If a line in the entries below holds the string "changes", copy it.
<<<<
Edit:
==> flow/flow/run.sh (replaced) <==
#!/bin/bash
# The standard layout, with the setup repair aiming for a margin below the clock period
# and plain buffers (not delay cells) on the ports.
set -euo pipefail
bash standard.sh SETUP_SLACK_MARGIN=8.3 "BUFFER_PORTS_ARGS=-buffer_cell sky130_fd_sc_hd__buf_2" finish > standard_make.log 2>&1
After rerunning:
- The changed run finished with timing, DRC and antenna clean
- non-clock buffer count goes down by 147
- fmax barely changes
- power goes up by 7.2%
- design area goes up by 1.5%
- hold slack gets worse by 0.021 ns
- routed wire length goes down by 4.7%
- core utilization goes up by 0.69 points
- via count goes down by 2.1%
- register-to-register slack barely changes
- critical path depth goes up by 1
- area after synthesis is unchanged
>>>>
<<<<
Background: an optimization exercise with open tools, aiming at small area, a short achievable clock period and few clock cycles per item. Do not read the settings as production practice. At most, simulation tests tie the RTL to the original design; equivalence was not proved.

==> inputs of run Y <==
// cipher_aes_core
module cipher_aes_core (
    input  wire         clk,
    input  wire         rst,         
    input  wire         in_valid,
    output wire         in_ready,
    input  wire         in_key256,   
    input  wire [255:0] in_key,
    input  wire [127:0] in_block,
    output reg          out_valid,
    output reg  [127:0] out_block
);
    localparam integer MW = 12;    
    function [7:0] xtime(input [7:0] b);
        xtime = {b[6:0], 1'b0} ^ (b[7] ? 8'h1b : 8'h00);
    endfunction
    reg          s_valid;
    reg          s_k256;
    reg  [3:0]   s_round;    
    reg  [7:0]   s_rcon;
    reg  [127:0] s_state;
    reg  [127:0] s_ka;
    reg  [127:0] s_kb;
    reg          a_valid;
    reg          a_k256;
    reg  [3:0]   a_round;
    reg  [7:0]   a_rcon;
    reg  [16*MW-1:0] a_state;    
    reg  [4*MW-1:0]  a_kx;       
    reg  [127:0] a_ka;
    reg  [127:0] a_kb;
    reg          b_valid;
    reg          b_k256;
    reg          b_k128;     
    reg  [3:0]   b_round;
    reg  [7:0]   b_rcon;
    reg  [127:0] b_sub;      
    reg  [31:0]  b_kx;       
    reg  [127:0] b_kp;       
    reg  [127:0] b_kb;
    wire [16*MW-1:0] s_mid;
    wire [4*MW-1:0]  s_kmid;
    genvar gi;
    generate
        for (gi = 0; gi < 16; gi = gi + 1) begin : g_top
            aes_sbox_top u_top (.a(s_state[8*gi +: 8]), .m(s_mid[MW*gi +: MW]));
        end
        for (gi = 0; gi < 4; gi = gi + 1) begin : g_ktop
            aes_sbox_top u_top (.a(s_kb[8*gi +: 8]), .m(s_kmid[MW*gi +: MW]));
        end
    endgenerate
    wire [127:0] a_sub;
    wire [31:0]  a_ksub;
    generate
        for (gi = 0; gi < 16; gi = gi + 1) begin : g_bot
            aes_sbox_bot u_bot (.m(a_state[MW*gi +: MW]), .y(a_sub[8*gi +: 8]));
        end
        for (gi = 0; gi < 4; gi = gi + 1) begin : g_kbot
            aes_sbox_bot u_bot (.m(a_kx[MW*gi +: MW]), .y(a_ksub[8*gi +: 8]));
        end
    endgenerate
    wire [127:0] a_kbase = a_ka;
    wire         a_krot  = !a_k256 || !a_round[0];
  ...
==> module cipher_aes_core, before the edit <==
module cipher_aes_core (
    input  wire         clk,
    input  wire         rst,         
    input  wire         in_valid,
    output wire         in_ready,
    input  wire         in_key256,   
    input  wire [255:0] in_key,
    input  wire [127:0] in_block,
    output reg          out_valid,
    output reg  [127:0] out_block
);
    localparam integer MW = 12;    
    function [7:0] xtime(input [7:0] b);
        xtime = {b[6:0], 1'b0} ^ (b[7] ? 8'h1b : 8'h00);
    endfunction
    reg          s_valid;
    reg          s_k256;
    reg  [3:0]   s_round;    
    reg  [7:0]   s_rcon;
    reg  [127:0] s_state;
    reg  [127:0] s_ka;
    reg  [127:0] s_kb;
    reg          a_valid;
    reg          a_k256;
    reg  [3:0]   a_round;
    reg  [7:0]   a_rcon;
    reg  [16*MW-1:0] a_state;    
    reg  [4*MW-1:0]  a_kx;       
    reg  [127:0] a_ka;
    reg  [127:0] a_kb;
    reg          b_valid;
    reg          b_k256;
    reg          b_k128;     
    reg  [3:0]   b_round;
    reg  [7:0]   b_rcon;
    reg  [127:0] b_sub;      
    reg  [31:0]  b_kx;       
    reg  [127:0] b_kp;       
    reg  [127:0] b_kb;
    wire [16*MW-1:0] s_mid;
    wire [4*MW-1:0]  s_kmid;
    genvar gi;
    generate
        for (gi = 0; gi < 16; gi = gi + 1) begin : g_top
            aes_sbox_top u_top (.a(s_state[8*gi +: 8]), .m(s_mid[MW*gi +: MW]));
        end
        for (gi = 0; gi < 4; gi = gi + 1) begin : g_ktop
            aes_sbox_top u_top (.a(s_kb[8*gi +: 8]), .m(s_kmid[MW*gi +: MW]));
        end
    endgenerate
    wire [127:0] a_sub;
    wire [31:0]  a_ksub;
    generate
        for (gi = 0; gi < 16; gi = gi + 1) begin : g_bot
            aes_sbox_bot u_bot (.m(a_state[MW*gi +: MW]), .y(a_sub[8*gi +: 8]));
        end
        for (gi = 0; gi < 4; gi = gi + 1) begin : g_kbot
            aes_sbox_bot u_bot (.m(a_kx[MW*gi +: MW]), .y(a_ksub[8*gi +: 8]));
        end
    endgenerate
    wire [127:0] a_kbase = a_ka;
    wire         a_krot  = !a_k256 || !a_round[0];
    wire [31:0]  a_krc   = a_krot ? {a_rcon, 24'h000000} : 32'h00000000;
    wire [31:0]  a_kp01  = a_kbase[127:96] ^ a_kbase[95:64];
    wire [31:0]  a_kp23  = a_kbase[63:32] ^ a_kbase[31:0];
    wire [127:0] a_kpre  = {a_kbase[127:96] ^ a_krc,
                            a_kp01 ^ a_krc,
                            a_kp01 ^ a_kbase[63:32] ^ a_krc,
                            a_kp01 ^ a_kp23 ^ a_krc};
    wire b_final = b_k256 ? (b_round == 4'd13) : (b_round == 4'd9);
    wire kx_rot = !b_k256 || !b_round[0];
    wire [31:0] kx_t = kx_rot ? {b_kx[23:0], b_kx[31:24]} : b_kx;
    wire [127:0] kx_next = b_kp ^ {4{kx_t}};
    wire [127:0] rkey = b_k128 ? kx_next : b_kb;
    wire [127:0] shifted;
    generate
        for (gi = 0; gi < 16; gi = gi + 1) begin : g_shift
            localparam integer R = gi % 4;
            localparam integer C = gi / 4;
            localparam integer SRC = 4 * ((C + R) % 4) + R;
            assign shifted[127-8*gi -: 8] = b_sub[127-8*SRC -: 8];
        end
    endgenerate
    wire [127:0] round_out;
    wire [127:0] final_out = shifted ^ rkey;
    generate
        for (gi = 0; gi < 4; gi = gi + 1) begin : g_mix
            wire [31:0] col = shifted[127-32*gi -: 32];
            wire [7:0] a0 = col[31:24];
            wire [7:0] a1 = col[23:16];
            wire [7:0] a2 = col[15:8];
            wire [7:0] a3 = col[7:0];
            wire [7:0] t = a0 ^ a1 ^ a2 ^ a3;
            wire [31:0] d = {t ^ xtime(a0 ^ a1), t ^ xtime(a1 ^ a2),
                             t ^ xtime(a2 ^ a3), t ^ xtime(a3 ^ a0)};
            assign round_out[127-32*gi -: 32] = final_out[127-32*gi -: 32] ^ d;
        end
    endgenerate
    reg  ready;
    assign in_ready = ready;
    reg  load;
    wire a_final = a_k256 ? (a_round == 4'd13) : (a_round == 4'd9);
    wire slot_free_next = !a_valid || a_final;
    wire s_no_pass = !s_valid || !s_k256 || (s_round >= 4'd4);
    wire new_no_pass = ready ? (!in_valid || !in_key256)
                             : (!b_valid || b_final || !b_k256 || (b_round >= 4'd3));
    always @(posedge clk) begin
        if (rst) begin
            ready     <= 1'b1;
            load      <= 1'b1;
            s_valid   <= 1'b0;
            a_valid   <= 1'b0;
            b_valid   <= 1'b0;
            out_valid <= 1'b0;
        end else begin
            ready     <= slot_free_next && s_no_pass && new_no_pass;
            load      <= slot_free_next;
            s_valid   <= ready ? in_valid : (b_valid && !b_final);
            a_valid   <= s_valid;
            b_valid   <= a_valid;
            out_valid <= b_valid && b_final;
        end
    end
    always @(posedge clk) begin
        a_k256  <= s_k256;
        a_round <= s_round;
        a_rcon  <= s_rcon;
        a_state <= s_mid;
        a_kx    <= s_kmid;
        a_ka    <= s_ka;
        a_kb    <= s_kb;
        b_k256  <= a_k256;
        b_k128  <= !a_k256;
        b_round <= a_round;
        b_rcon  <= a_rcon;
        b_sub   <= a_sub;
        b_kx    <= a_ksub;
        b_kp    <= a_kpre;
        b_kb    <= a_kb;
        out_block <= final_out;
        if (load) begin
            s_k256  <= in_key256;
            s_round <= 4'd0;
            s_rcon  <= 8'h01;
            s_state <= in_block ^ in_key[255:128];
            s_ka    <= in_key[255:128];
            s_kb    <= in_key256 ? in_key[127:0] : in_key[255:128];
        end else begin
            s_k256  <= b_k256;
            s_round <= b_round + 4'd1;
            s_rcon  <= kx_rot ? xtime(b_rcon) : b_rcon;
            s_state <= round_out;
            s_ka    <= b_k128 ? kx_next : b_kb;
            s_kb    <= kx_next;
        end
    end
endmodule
>>>>
#### [Exercise answer]
- fmax barely changes
- register-to-register slack barely changes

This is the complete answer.